Among the entries below, only the lines starting at the one with "## synth_stat cells (3+ instances only)" and ending at the one with "layout;Regs by FF", both included, are to be printed exactly.

━━ DATA SECTION

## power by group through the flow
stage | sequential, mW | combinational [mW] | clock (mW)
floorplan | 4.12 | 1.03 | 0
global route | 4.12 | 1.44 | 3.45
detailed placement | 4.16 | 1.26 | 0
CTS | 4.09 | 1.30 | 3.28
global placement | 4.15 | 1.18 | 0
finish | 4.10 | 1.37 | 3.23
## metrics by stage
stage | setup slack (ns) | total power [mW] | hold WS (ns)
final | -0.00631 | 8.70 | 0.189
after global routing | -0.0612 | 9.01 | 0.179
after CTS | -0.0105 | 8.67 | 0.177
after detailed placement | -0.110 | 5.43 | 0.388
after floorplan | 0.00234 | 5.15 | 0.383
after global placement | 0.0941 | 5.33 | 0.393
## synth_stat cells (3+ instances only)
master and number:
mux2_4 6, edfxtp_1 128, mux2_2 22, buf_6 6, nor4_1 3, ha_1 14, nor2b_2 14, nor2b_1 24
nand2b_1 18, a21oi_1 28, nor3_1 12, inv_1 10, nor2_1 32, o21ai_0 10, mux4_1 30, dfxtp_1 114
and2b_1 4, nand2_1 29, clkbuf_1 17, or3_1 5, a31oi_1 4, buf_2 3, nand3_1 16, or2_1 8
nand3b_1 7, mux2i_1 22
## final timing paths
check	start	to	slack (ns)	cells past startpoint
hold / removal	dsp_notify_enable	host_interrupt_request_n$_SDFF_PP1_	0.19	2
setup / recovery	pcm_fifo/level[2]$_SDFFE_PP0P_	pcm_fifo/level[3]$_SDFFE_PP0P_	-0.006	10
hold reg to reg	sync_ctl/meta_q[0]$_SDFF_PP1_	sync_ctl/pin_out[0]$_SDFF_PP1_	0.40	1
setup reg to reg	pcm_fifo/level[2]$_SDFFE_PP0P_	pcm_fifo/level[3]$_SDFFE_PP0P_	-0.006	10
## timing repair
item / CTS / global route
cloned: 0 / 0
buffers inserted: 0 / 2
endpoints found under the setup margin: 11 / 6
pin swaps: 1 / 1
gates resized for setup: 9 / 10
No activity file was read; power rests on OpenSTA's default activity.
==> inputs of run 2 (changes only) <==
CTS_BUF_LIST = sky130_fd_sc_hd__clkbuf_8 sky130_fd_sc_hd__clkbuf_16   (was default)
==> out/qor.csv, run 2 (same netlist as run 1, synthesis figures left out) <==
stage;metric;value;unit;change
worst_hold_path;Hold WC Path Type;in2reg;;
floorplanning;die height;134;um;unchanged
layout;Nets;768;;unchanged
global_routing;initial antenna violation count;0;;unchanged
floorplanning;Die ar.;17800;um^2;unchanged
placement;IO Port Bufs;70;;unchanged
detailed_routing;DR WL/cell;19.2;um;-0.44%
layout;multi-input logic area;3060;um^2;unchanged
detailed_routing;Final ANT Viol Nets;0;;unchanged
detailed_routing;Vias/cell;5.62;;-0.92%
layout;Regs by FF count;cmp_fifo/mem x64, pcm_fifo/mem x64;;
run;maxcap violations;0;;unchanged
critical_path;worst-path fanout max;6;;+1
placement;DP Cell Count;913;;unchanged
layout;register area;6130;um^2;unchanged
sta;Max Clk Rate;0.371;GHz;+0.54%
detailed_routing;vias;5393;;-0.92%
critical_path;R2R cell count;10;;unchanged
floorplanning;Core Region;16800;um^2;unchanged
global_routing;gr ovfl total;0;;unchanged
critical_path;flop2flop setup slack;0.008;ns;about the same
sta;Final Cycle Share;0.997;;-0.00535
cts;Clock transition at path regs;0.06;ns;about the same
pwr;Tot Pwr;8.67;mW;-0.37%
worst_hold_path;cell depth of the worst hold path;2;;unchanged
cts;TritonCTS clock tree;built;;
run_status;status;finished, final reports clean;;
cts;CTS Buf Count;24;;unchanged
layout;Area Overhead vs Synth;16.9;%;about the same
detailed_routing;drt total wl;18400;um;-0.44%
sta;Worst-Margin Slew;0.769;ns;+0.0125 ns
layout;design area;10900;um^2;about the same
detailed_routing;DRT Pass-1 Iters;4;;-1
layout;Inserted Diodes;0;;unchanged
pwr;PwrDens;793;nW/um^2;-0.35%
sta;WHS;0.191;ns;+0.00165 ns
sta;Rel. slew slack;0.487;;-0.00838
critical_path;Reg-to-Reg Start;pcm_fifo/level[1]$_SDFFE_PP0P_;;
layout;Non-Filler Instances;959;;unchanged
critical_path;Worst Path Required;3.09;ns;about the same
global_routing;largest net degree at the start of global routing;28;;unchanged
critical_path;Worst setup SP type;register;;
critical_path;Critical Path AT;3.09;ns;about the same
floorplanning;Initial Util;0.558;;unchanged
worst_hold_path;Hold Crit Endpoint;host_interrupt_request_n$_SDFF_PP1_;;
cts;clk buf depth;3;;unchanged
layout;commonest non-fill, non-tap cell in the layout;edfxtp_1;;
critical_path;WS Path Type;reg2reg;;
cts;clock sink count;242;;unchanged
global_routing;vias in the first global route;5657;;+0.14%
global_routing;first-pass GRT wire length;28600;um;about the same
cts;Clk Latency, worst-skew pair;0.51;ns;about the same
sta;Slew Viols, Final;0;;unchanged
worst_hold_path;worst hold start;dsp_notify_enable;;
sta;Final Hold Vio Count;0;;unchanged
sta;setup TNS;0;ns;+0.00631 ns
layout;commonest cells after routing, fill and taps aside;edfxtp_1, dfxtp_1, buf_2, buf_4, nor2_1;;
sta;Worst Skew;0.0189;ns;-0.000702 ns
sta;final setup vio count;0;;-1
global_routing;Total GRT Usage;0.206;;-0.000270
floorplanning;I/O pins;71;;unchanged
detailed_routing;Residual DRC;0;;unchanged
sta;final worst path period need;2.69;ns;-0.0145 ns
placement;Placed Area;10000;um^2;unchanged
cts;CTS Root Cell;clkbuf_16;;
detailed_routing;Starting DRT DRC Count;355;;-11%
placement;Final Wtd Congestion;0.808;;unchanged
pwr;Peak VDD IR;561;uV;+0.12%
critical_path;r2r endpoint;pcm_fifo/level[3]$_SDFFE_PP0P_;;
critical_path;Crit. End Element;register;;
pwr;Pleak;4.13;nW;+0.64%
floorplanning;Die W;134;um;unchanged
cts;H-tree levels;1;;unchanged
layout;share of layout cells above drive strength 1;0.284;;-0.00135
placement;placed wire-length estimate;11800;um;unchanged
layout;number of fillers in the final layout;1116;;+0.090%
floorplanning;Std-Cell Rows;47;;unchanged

━━━━

TASK ANSWER:
## synth_stat cells (3+ instances only)
master and number:
mux2_4 6, edfxtp_1 128, mux2_2 22, buf_6 6, nor4_1 3, ha_1 14, nor2b_2 14, nor2b_1 24
nand2b_1 18, a21oi_1 28, nor3_1 12, inv_1 10, nor2_1 32, o21ai_0 10, mux4_1 30, dfxtp_1 114
and2b_1 4, nand2_1 29, clkbuf_1 17, or3_1 5, a31oi_1 4, buf_2 3, nand3_1 16, or2_1 8
nand3b_1 7, mux2i_1 22
## final timing paths
check	start	to	slack (ns)	cells past startpoint
hold / removal	dsp_notify_enable	host_interrupt_request_n$_SDFF_PP1_	0.19	2
setup / recovery	pcm_fifo/level[2]$_SDFFE_PP0P_	pcm_fifo/level[3]$_SDFFE_PP0P_	-0.006	10
hold reg to reg	sync_ctl/meta_q[0]$_SDFF_PP1_	sync_ctl/pin_out[0]$_SDFF_PP1_	0.40	1
setup reg to reg	pcm_fifo/level[2]$_SDFFE_PP0P_	pcm_fifo/level[3]$_SDFFE_PP0P_	-0.006	10
## timing repair
item / CTS / global route
cloned: 0 / 0
buffers inserted: 0 / 2
endpoints found under the setup margin: 11 / 6
pin swaps: 1 / 1
gates resized for setup: 9 / 10
No activity file was read; power rests on OpenSTA's default activity.
==> inputs of run 2 (changes only) <==
CTS_BUF_LIST = sky130_fd_sc_hd__clkbuf_8 sky130_fd_sc_hd__clkbuf_16   (was default)
==> out/qor.csv, run 2 (same netlist as run 1, synthesis figures left out) <==
stage;metric;value;unit;change
worst_hold_path;Hold WC Path Type;in2reg;;
floorplanning;die height;134;um;unchanged
layout;Nets;768;;unchanged
global_routing;initial antenna violation count;0;;unchanged
floorplanning;Die ar.;17800;um^2;unchanged
placement;IO Port Bufs;70;;unchanged
detailed_routing;DR WL/cell;19.2;um;-0.44%
layout;multi-input logic area;3060;um^2;unchanged
detailed_routing;Final ANT Viol Nets;0;;unchanged
detailed_routing;Vias/cell;5.62;;-0.92%
layout;Regs by FF count;cmp_fifo/mem x64, pcm_fifo/mem x64;;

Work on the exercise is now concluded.